Mapping the microbiome

At the beginning of summer, I collected kefir, soil (taken from Trinity Hall Central Site), and cat skin samples from a willing and friendly participant and learned how to clean, organise, and interpret complex raw read outputs using bioinformatics tools for metagenomic analysis. This involved becoming comfortable with the command-line interface, exploring programming languages such as Python and R, and using open-source platforms to align reads, identify species, and draw meaningful conclusions about the microbial communities present in each of our samples.

Our goals were to identify the detailed microbiome composition of both the kefir and soil samples to offer valuable guidance for optimising kefir production and provide insights into gardening practices involving or dependent on these soils. We also aimed to characterise the microbiomes of cats, from their different living environments to age groups, potentially uncovering information relevant to their health and wellbeing.

I quickly learned during my internship that waiting for enormous amounts of data to be processed, such as blastn alignments and genome assembly, was proving inefficient and I had to find a better solution to analysing our samples. This led us to discovering more time-efficient and practical choices like minimap2 and miniasm that fit the traits of large nanopore data specifically.

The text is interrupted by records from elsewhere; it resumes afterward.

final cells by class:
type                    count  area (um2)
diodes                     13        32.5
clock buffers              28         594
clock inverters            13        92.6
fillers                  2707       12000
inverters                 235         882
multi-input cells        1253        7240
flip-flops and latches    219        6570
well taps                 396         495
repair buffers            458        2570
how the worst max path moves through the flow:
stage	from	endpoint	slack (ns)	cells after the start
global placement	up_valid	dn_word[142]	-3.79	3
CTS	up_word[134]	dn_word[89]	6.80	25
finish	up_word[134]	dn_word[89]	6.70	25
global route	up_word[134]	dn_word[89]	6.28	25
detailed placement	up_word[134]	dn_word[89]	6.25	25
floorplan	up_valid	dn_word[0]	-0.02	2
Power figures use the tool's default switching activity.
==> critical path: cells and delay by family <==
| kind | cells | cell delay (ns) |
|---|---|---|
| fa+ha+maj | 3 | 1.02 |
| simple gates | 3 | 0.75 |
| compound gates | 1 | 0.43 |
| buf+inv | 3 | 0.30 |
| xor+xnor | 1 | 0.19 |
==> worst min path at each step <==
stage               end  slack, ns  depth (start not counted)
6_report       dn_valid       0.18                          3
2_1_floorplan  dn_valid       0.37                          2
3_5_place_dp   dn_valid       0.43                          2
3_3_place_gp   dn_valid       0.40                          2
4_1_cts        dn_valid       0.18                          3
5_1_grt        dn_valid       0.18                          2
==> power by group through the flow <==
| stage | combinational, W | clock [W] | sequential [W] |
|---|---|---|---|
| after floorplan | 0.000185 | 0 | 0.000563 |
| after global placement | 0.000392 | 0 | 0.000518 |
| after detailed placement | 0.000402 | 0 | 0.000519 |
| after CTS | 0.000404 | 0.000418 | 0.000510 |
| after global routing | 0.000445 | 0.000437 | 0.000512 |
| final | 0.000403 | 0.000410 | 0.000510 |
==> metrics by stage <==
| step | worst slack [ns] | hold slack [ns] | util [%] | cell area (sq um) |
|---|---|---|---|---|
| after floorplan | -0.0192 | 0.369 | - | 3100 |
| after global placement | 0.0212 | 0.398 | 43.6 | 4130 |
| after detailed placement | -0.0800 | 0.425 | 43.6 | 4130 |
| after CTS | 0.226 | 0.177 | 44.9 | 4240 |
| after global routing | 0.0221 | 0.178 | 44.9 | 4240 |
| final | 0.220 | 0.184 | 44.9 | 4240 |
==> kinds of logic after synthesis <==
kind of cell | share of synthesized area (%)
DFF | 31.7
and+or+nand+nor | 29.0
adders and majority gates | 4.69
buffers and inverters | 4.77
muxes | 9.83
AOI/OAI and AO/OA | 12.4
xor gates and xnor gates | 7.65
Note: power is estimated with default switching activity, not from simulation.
**src/rtl/rsq_pkg.sv**
```systemverilog
// Shared types and constants for the binary32 reciprocal square root core.
// Used by rsq_prep, rsq_cell, rsq_round and the top level.
package rsq_pkg;

  localparam int unsigned QBits = 26;
  localparam int unsigned MBits = 25;
  localparam int unsigned YBits = 51;
  localparam int unsigned RBits = 75;

  localparam logic [31:0] ExpMask  = 32'h7F80_0000;
  localparam logic [31:0] FracMask = 32'h007F_FFFF;
  localparam logic [31:0] QuietBit = 32'h0040_0000;
  localparam logic [31:0] PosInf   = 32'h7F80_0000;
  localparam logic [31:0] NegInf   = 32'hFF80_0000;
  localparam logic [31:0] QNan     = 32'h7FC0_0000;
  localparam logic [31:0] PosZero  = 32'h0000_0000;
  localparam logic [8:0]  ExpBias  = 9'd113;

  typedef struct packed {
    logic                     special;
    logic [31:0]              spec_val;
    logic signed [7:0]        half_exp;
    logic [MBits-1:0]         mant;
    logic [YBits-1:0]         qm;
    logic [RBits-1:0]         rem;
    logic [QBits-1:0]         q;
  } rsq_word_t;

endpackage

```
**src/rtl/rsq_prep.sv**
```systemverilog
// Input stage: decode special values and normalize the operand.
// Depends on rsq_pkg.
module rsq_prep (
  input  logic               clk,
  input  logic               rst_n,
  input  logic               up_valid,
  output logic               up_ready,
  input  logic [31:0]        operand,
  output logic               dn_valid,
  input  logic               dn_ready,
  output rsq_pkg::rsq_word_t dn_word
);

  logic               v_r, v_nxt;
  rsq_pkg::rsq_word_t w_r, w_nxt;
  logic [7:0]         ef;
  logic [23:0]        frac24;
  logic [4:0]         lz;
  logic [23:0]        mant24;
  logic signed [9:0]  e;
  logic [24:0]        m25;
  logic signed [9:0]  e_even;

  assign up_ready = !v_r || dn_ready;
  assign ef       = operand[30:23];
  assign frac24   = {1'b0, operand[22:0]};

  always_comb begin
    lz = 5'd0;
    for (int i = 0; i < 24; i++) begin
      if (frac24[i]) begin
        lz = 5'(23 - i);
      end
    end
  end

  always_comb begin
    if (ef != 8'd0) begin
      mant24 = {1'b1, operand[22:0]};
      e      = $signed({2'b00, ef}) - 10'sd150;
    end else begin
      mant24 = frac24 << lz;
      e      = -10'sd149 - $signed({5'd0, lz});
    end
    if (e[0]) begin
      m25    = {mant24, 1'b0};
      e_even = e - 10'sd1;
    end else begin
      m25    = {1'b0, mant24};
      e_even = e;
    end
  end

  always_comb begin
    w_nxt          = w_r;
    w_nxt.special  = (operand >= rsq_pkg::ExpMask) || (operand == 32'd0);
    w_nxt.half_exp = 8'(e_even >>> 1);
    w_nxt.mant     = w_nxt.special ? 25'h080_0000 : m25;
    w_nxt.qm       = '0;
    w_nxt.rem      = {1'b1, 74'd0};
    w_nxt.q        = '0;
    if ((operand & 32'h7FFF_FFFF) == 32'd0) begin
      w_nxt.spec_val = (operand == 32'd0) ? rsq_pkg::PosInf : rsq_pkg::NegInf;
    end else if ((operand & rsq_pkg::ExpMask) == rsq_pkg::ExpMask &&
                 (operand & rsq_pkg::FracMask) != 32'd0) begin
      w_nxt.spec_val = operand | rsq_pkg::QuietBit;
    end else if (operand == rsq_pkg::PosInf) begin
      w_nxt.spec_val = rsq_pkg::PosZero;
    end else begin
      w_nxt.spec_val = rsq_pkg::QNan;
    end
  end

  assign v_nxt = up_ready ? up_valid : v_r;

  always_ff @(posedge clk) begin
    if (!rst_n) begin
      v_r <= 1'b0;
    end else begin
      v_r <= v_nxt;
    end
  end

  always_ff @(posedge clk) begin
    if (up_ready && up_valid) begin
      w_r <= w_nxt;
    end
  end

  assign dn_valid = v_r;
  assign dn_word  = w_r;

endmodule

```
**config.mk**
```make
export PLATFORM = sky130hd
export DESIGN_NAME = rsq_prep
export DESIGN_NICKNAME = d
export VERILOG_FILES = /design/src/rtl/rsq_pkg.sv /design/src/rtl/rsq_prep.sv
export SDC_FILE = /design/constraint.sdc
export NUM_CORES = 1
export LEC_CHECK = 0
export BUFFER_PORTS_ARGS = -buffer_cell sky130_fd_sc_hd__buf_2
export CAP_MARGIN = 20
export CORE_ASPECT_RATIO = 0.5
export CORE_MARGIN = 1.5
export CORE_UTILIZATION = 40
export CTS_CLUSTER_DIAMETER = 100
export CTS_CLUSTER_SIZE = 30
export DETAILED_ROUTE_END_ITERATION = 7
export HOLD_SLACK_MARGIN = 0.05
export PLACE_DENSITY = 0.75
export SLEW_MARGIN = 20
export SYNTH_ARGS = -nofsm -noshare
export SYNTH_HDL_FRONTEND = slang
export SYNTH_SLANG_ARGS = --single-unit
```
**constraint.sdc**
```tcl
create_clock -name clk -period 2.3 [get_ports clk]
set_clock_uncertainty 0.05 [all_clocks]
set_input_delay 0 -clock clk [delete_from_list [all_inputs] [get_ports clk]]
set_output_delay 0 -clock clk [all_outputs]
set_load 0.05 [all_outputs]
```
==> impl_results.rst, run 1 <==
.. list-table::
   :header-rows: 1

   * - Metric
     - Value
   * - Vias per cell
     - 5.24
   * - Post-Syn Area
     - 5830 um2
   * - Capturing instance or port of the critical path
     - dn_word[167]$_SDFFCE_PP0P_
   * - Number of warnings issued by yosys
     - 0
   * - DRC violation count after routing
     - 0
   * - Instance area at placement
     - 7190 um2
   * - IO Pins
     - 256
   * - Tightest Pin Transition
     - 1.17 ns
   * - Hold/Removal Path Class
     - input port to flip-flop
   * - Crit path required time
     - 2.34 ns
   * - GR met3 Demand/Resource
     - 7.69%
   * - Number of violations reported at the end of detailed-routing iteration 0
     - 589
   * - Clock sink count
     - 67
   * - Gate count of the mapped netlist
     - 626
   * - Endpoint arrival time on the critical path
     - 2.44 ns
   * - Average size of a mapped cell
     - 9.32 um2
   * - Number of detailed-route iterations in the first pass
     - 5
   * - Worst R2R End
     - dn_word[198]$_SDFFCE_PP0P_
   * - Crit path time final
     - 2.40 ns
   * - Worst Path Max Fanout
     - 5
   * - Reg-to-reg startpoint
     - dn_valid$_SDFFE_PN0N_
   * - Run status
     - finished, violations left
   * - RSZ-0062 raised after global routing
     - yes
   * - Number of H-tree levels
     - 3
   * - Cell with the most instances after synthesis
     - sky130_fd_sc_hd__buf_4
   * - Commonest cells post-synth
     - sky130_fd_sc_hd__buf_4, sky130_fd_sc_hd__edfxtp_1, sky130_fd_sc_hd__nand2_1
   * - Violations in the final reports
     - setup timing
   * - Post-layout power
     - 4.82 mW
   * - Peak supply drop
     - 313 uV
   * - Starting density of the core
     - 42.0%
   * - Final core utilization
     - 60.7%
   * - Leakage Power
     - 3.83 nW
   * - Final Worst Setup Slack
     - -0.0986 ns
   * - Placed insts
     - 1,050
   * - Number of standard-cell rows in the floorplan
     - 30
   * - Reg2reg path depth
     - 3
   * - Clock tree from TritonCTS
     - yes
   * - Placer congestion estimate
     - 0.954
   * - Top achievable clock speed
     - 417 MHz
   * - Area grow syn2layout
     - 44.5%
   * - Vias after detailed routing
     - 5,768
   * - Final standard cell count with taps included and fillers excluded
     - 1,101
   * - GRT met1 Usage
     - 34.6%
   * - Initial antenna violation count
     - 0
   * - Slew headroom
     - 21.9%
   * - Aggregate global routing overflow
     - 0
   * - Chip height
     - 88.4 um
   * - Overall routed net length
     - 20,700 um
   * - Routing usage on met2
     - 37.3%
   * - Internal reg-to-reg setup slack
     - 0.82 ns
   * - Number of fill cells
     - 1,145
   * - Overall die width
     - 174 um
   * - Proportion of netlist area held by the largest area contributor
     - 34.0%
   * - ANT nets after route
     - 0
   * - Placeable Area
     - 13,900 um2
   * - Fraction of final layout cells with drive strength greater than 1
     - 43.9%
   * - Final Net Count
     - 943
   * - Maxcap violations
     - 0
   * - Final worst path period share
     - 104%
   * - Synthesis-stage register bit count
     - 67
   * - Distinct cell type count after synthesis
     - 71
   * - Worst setup path startpoint
     - operand[7]
   * - Maximum root-to-sink buffer count
     - 2
   * - Number of port buffers
     - 103
   * - Root Driver
     - sky130_fd_sc_hd__clkbuf_16
   * - Ys flop type
     - sky130_fd_sc_hd__edfxtp_1
   * - Wire length of the first global-routing pass
     - 28,800 um
   * - PD cells
     - 572 nW/um2
   * - Number of synthesized flops with an enable pin
     - 66
   * - Final number of hold-violating endpoints
     - 0
   * - Element type at the critical path end
     - flip-flop
   * - Share of the yosys chip area belonging to registers
     - 34.3%
   * - Sort of element at the start of the critical path
     - input port
   * - Clock network latency to the later pin of the worst-skew pair
     - 0.34 ns
   * - DIE AREA
     - 15,400 um2
   * - Via count of the first global-routing pass
     - 5,058
   * - Max-slew violation count
     - 0
   * - Detailed Place HPWL
     - 15,200 um
   * - Maximum number of pins on one net before global-route repair
     - 41
   * - Antenna diode count
     - 0
   * - Wire length per cell after detailed routing
     - 18.8 um
   * - Setup Crit Path Kind
     - input port to flip-flop
   * - Leading cell types by total area after synthesis
     - sky130_fd_sc_hd__edfxtp_1, sky130_fd_sc_hd__buf_4, sky130_fd_sc_hd__mux2i_1
   * - Inserted Clock Buffers
     - 9
   * - Layer with the highest usage after global routing
     - met2
   * - Number of setup violations in the final report
     - 8
   * - GRT Overall Usage
     - 24.9%
   * - Most area-hungry cell type in the Yosys netlist
     - sky130_fd_sc_hd__edfxtp_1
   * - Clock slew seen by the registers of the worst setup and hold paths
     - 0.06 ns
   * - Finished layout cell area
     - 8420 um2
   * - Fraction of registers with async set or reset after synthesis
     - 0%
## layout make-up
class	instances	area (um2)	share of cell area, %
Sequential cell	67	2000	23.8
Tap cell	192	240	2.85
Inverter	13	48.8	0.579
Timing Repair Buffer	307	2290	27.2
Clock inverter	7	75.1	0.891
Clock buffer	9	225	2.67
Multi-Input combinational cell	506	3540	42.1
## routing by layer
layer,vias to the layer above,part of all wire (%)
li1,2554,-
met1,2751,42
met2,421,43
met3,42,13
met4,0,1.9
met5,-,0
## critical path: stages
cell                       delay (ns)
sky130_fd_sc_hd__buf_4           0.13
sky130_fd_sc_hd__buf_12          0.12
sky130_fd_sc_hd__nor3_4          0.17
sky130_fd_sc_hd__o21ai_2         0.08
sky130_fd_sc_hd__o211a_1         0.18
sky130_fd_sc_hd__buf_6           0.15
sky130_fd_sc_hd__o211ai_1        0.30
sky130_fd_sc_hd__a21oi_1         0.16
sky130_fd_sc_hd__a211o_1         0.38
sky130_fd_sc_hd__mux2_4          0.32
sky130_fd_sc_hd__o211a_1         0.21
sky130_fd_sc_hd__a211o_1         0.22
## kinds of logic after synthesis
logic type | Yosys count | synth area share (%)
AO/OA/AOI/OAI | 145 | 19.4
XOR/XNOR | 6 | 0.901
adder cells (fa/ha/maj) | 3 | 0.644
buffers and inverters | 203 | 23.5
flip-flops | 67 | 34.3
multiplexers | 39 | 6.84
other | 2 | 0.129
AND/OR/NAND/NOR | 161 | 14.2
## state kept, by name, indices dropped and copies added (netlist names)
| name | count |
|---|---|
| dn_word | 66 |
| dn_valid | 1 |
## repair_timing
| action | in CTS | in global routing |
|---|---|---|
| hold endpoints to repair | 24 | 0 |
| resized for setup | 33 | 106 |
| pin swaps | 12 | 35 |
| hold buffers | 18 | 0 |
| setup buffers | 11 | 8 |
| gates cloned | 0 | 1 |
| setup endpoints to repair | 18 | 21 |
## placed cells by master (no fill, tap or decap), types with 8 or more instances in the layout
cell	instances
sky130_fd_sc_hd__nand3b_1	8
sky130_fd_sc_hd__o21ai_0	8
sky130_fd_sc_hd__mux2i_4	8
sky130_fd_sc_hd__clkbuf_16	10
sky130_fd_sc_hd__dlygate4sd3_1	18
sky130_fd_sc_hd__buf_6	18
sky130_fd_sc_hd__o22ai_1	11
sky130_fd_sc_hd__o211ai_1	16
sky130_fd_sc_hd__and2_1	21
sky130_fd_sc_hd__buf_4	167
sky130_fd_sc_hd__nand3_1	8
sky130_fd_sc_hd__nor3_1	9
sky130_fd_sc_hd__buf_2	92
sky130_fd_sc_hd__a21oi_1	11
sky130_fd_sc_hd__inv_1	10
sky130_fd_sc_hd__mux2i_1	17
sky130_fd_sc_hd__conb_1	152
sky130_fd_sc_hd__nor2_1	32
sky130_fd_sc_hd__nand2_1	34
sky130_fd_sc_hd__edfxtp_1	66
## worst min-delay path by stage
stage,startpoint,end,slack [ns],cells after the start
6_report,operand[0],dn_word[185]$_SDFFCE_PP0P_,0.06,3
5_1_grt,operand[0],dn_word[185]$_SDFFCE_PP0P_,0.07,3
4_1_cts,operand[0],dn_word[185]$_SDFFCE_PP0P_,0.05,3
3_5_place_dp,rst_n,dn_valid$_SDFFE_PN0N_,0.22,2
3_3_place_gp,rst_n,dn_valid$_SDFFE_PN0N_,0.21,2
2_1_floorplan,up_valid,dn_valid$_SDFFE_PN0N_,0.09,2
## report_power, final
group	switching [mW]	internal (mW)
combinational	1.39	0.584
clock	0.554	0.846
sequential	0.0181	1.42
total	1.97	2.85
## metrics by stage
stage | setup WS (ns) | TNS (ns) | hold WS [ns]
6_report | -0.0986 | -0.216 | 0.0603
3_3_place_gp | -0.550 | -9.24 | 0.210
5_1_grt | -0.148 | -1.06 | 0.0749
4_1_cts | -0.00322 | -0.00322 | 0.0535
2_1_floorplan | -0.0844 | -0.187 | 0.0888
3_5_place_dp | -0.573 | -8.82 | 0.221
No activity file was read; power rests on OpenSTA's default activity.
==> inputs of run 2 (changes only) <==
Settings changed: PLACE_DENSITY 0.75 to 0.72.
Clock period 2.3 ns to 2.25 ns, I/O delays scaled along.
==> run 2 against run 1 <==
The flow still finishes with violations (setup timing). Register-to-register slack better by 0.12 ns. Clock power grew 12%. Worst hold slack improved by 0.0063 ns. Utilization is 0.50 points lower. Setup slack about the same. Power increased by 4.8%. Wire length increased by 0.18%. First-iteration DRC count shrank 0.68%. Critical path type unchanged. Critical endpoint unchanged. Highest routed layer unchanged.
==> impl_results.rst, run 2 (synthesis gave the netlist of run 1 again) <==
.. list-table::
   :header-rows: 1

   * - Metric
     - Value
   * - Crit path required time
     - 2.30 ns
   * - Kind of cell adding the most delay to the critical path
     - compound AO/OA/AOI/OAI gates
   * - Final hold slack
     - 0.0667 ns
   * - Tightest Pin Transition
     - 1.03 ns
   * - Reg-to-reg startpoint
     - dn_valid$_SDFFE_PN0N_
   * - Clock network latency to the later pin of the worst-skew pair
     - 0.33 ns
   * - Wire length per cell after detailed routing
     - 19.0 um
   * - Peak supply drop
     - 362 uV
   * - Worst Path Max Fanout
     - 8
   * - DRC violation count after routing
     - 0
   * - Critical Path Most Common Cell
     - sky130_fd_sc_hd__buf_6
   * - DIE AREA
     - 15,400 um2
   * - Maxcap violations
     - 0
   * - Wire length of the first global-routing pass
     - 29,200 um
   * - Number of H-tree levels
     - 3
   * - Maximum number of pins on one net before global-route repair
     - 67
   * - Flip-flop count of the largest register after layout
     - 66
   * - Clock tree from TritonCTS
     - yes
   * - Final number of hold-violating endpoints
     - 0
   * - Routed met3 length
     - 2490 um
   * - Leading cell type in the layout, fill and taps excluded
     - sky130_fd_sc_hd__buf_4
   * - Final core utilization
     - 60.2%
   * - Inserted Clock Buffers
     - 9
   * - Chip height
     - 88.4 um
   * - Hold/Removal Path Class
     - input port to flip-flop
   * - PD cells
     - 604 nW/um2
   * - Number of detailed-route iterations in the first pass
     - 5
   * - Highest Signal Layer
     - met4
   * - Final worst path period share
     - 104%
   * - Cell at the slowest stage of the critical path
     - sky130_fd_sc_hd__o311ai_4
   * - Placeable Area
     - 13,900 um2
   * - Cells on Worst Hold Path
     - 3
   * - Final Worst Setup Slack
     - -0.0983 ns
   * - Antenna diode count
     - 0
   * - Number of port buffers
     - 103
   * - Violations in the final reports
     - setup timing
   * - Crit path buf inv count
     - 4
   * - Ordered cell list for the critical path
     - buf_6, nor2b_4, o311ai_4, nand2_2, a21oi_4, buf_12, buf_6, mux2i_1, buf_4, mux2i_4, mux2_4, o211a_1, a211o_1
   * - Overall die width
     - 174 um
   * - Slew headroom
     - 31.2%
   * - Hold Crit Endpoint
     - dn_word[183]$_DFFE_PP_
   * - Number of setup violations in the final report
     - 9
   * - Number of violations reported at the end of detailed-routing iteration 0
     - 585
   * - Reg2reg path depth
     - 3
   * - Clock sink count
     - 67
   * - Internal reg-to-reg setup slack
     - 0.94 ns
   * - Placer congestion estimate
     - 0.923
   * - ANT nets after route
     - 0
   * - Max-slew violation count
     - 0
   * - Detailed Place HPWL
     - 15,600 um
   * - Finished layout cell area
     - 8360 um2
   * - Sort of element at the start of the critical path
     - input port
   * - Slowest stage delay, CP
     - 0.29 ns
   * - Area grow syn2layout
     - 43.3%
   * - Vias after detailed routing
     - 5,603
   * - Root Driver
     - sky130_fd_sc_hd__clkbuf_16
   * - Leakage Power
     - 3.77 nW
   * - Final Net Count
     - 936
   * - Aggregate global routing overflow
     - 0
   * - RSZ-0062 raised after global routing
     - yes
   * - Top achievable clock speed
     - 426 MHz
   * - Setup Crit Path Kind
     - input port to flip-flop
   * - GRT Overall Usage
     - 25.5%
   * - Commonest non-fill, non-tap cells in the layout
     - sky130_fd_sc_hd__buf_4, sky130_fd_sc_hd__conb_1, sky130_fd_sc_hd__buf_2, sky130_fd_sc_hd__edfxtp_1, sky130_fd_sc_hd__nand2_1
   * - Critical hold path startpoint
     - operand[30]
   * - Crit path time final
     - 2.35 ns
   * - Clock slew seen by the registers of the worst setup and hold paths
     - 0.06 ns
   * - Instance area at placement
     - 7050 um2
   * - Maximum root-to-sink buffer count
     - 2
   * - Sum of met2 wire segment lengths after detailed routing
     - 8930 um
   * - Via count of the first global-routing pass
     - 4,908
   * - Run status
     - finished, violations left
   * - Number of standard-cell rows in the floorplan
     - 30
   * - Worst R2R End
     - dn_word[204]$_SDFFCE_PP0P_
   * - Element type at the critical path end
     - flip-flop
   * - Starting density of the core
     - 42.0%
   * - Initial antenna violation count
     - 0
   * - IO Pins
     - 256
   * - Fraction of final layout cells with drive strength greater than 1
     - 43.8%
   * - Sum of routed wire segments on met1
     - 9020 um
   * - Vias per cell
     - 5.12
   * - Overall routed net length
     - 20,800 um
   * - Endpoint arrival time on the critical path
     - 2.39 ns
## run 2: what timing repair did
action,4_1_cts,5_1_grt
endpoints found under the hold margin,23,0
buffers inserted,6,23
hold buffers,17,0
pin swaps,10,36
cloned,0,1
endpoints found under the setup margin,19,20
gates resized for setup,28,100
## run 2: worst register-to-register path: stages, from the launching register on
cell and delay, ns:
sky130_fd_sc_hd__dfxtp_1 0.30, sky130_fd_sc_hd__nand2b_1 0.10, sky130_fd_sc_hd__and2_4 0.17, sky130_fd_sc_hd__buf_12 0.32
## run 2: through the flow
step	setup TNS (ns)	worst slack [ns]	cells	power [mW]
CTS	-0.282	-0.0835	1070	4.85
global route	-1.26	-0.141	1094	5.20
finish	-0.361	-0.0983	1094	5.05
global placement	-9.08	-0.559	1033	3.22
detailed placement	-9.08	-0.546	1033	3.22
floorplan	-0.626	-0.134	776	2.93
## run 2: worst max path at each step
stage                      startpoint  slack [ns]                          to  cells past startpoint
after floorplan           operand[14]       -0.13  dn_word[164]$_SDFFCE_PP0P_                     10
after global placement    operand[14]       -0.56  dn_word[160]$_SDFFCE_PP0P_                     13
after detailed placement   operand[9]       -0.55  dn_word[166]$_SDFFCE_PP0P_                     10
after CTS                 operand[14]       -0.08  dn_word[164]$_SDFFCE_PP0P_                     10
after global routing       operand[5]       -0.14  dn_word[170]$_SDFFCE_PP0P_                     12
final                     operand[14]        -0.1  dn_word[167]$_SDFFCE_PP0P_                     13
## run 2: layer usage
layer	up-vias	global-route usage, %
li1	2543	-
met1	2665	35.3
met2	373	38.3
met3	22	8.59
met4	0	6.58
met5	-	0
## run 2: report_power, final
| group | internal (mW) | total (mW) | leakage, nW | switching [mW] |
|---|---|---|---|---|
| sequential | 1.45 | 1.47 | 0.640 | 0.0181 |
| clock | 0.978 | 1.57 | 0.156 | 0.593 |
| combinational | 0.591 | 2.01 | 2.98 | 1.42 |
## run 2: layout make-up
| type | instances | area [um2] |
|---|---|---|
| inverter | 13 | 51.3 |
| timing repair buffer | 300 | 2220 |
| multi-input combinational | 506 | 3520 |
| tap | 192 | 240 |
| clock inverter | 7 | 98.8 |
| sequential | 67 | 2000 |
| clock buffer | 9 | 225 |
| fill | 1189 | 5530 |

By mid-August, we had generated detailed microbiome profiles for all but one of our main samples. For kefir, our analysis identified the core bacterial and yeast species that were likely responsible for its fermentation qualities and affirmed that the species found in the product belonged to a brand new (and as yet unnamed) strain! The soil samples analyses revealed the ‘supersoil’ used by the gardeners contained rare microbiome species, which could be the reason underlying their beneficial quality for plant health.

This experience has prepared me for my final year by improving my technical and problem-solving skills. I am now more comfortable in handling bioinformatics work, which will be incredibly useful for my upcoming Part II projects where I hope to still be focusing on bioinformatics. Equally as important, working closely with experienced researchers has improved my ability to collaborate, communicate findings clearly, and adapt quickly when experiments or analyses do not go as planned. The Enright lab has been an incredibly welcoming environment to work in, with its members showing endless patience, intellectual curiosity and a willingness to help and collaborate. Professor Enright has the rare ability to explain complex ideas in a clear and grounded way – while also giving students the space to think independently and make their own discoveries. I feel incredibly lucky to have worked on this summer project and looking ahead, I hope to build on this foundation in the future.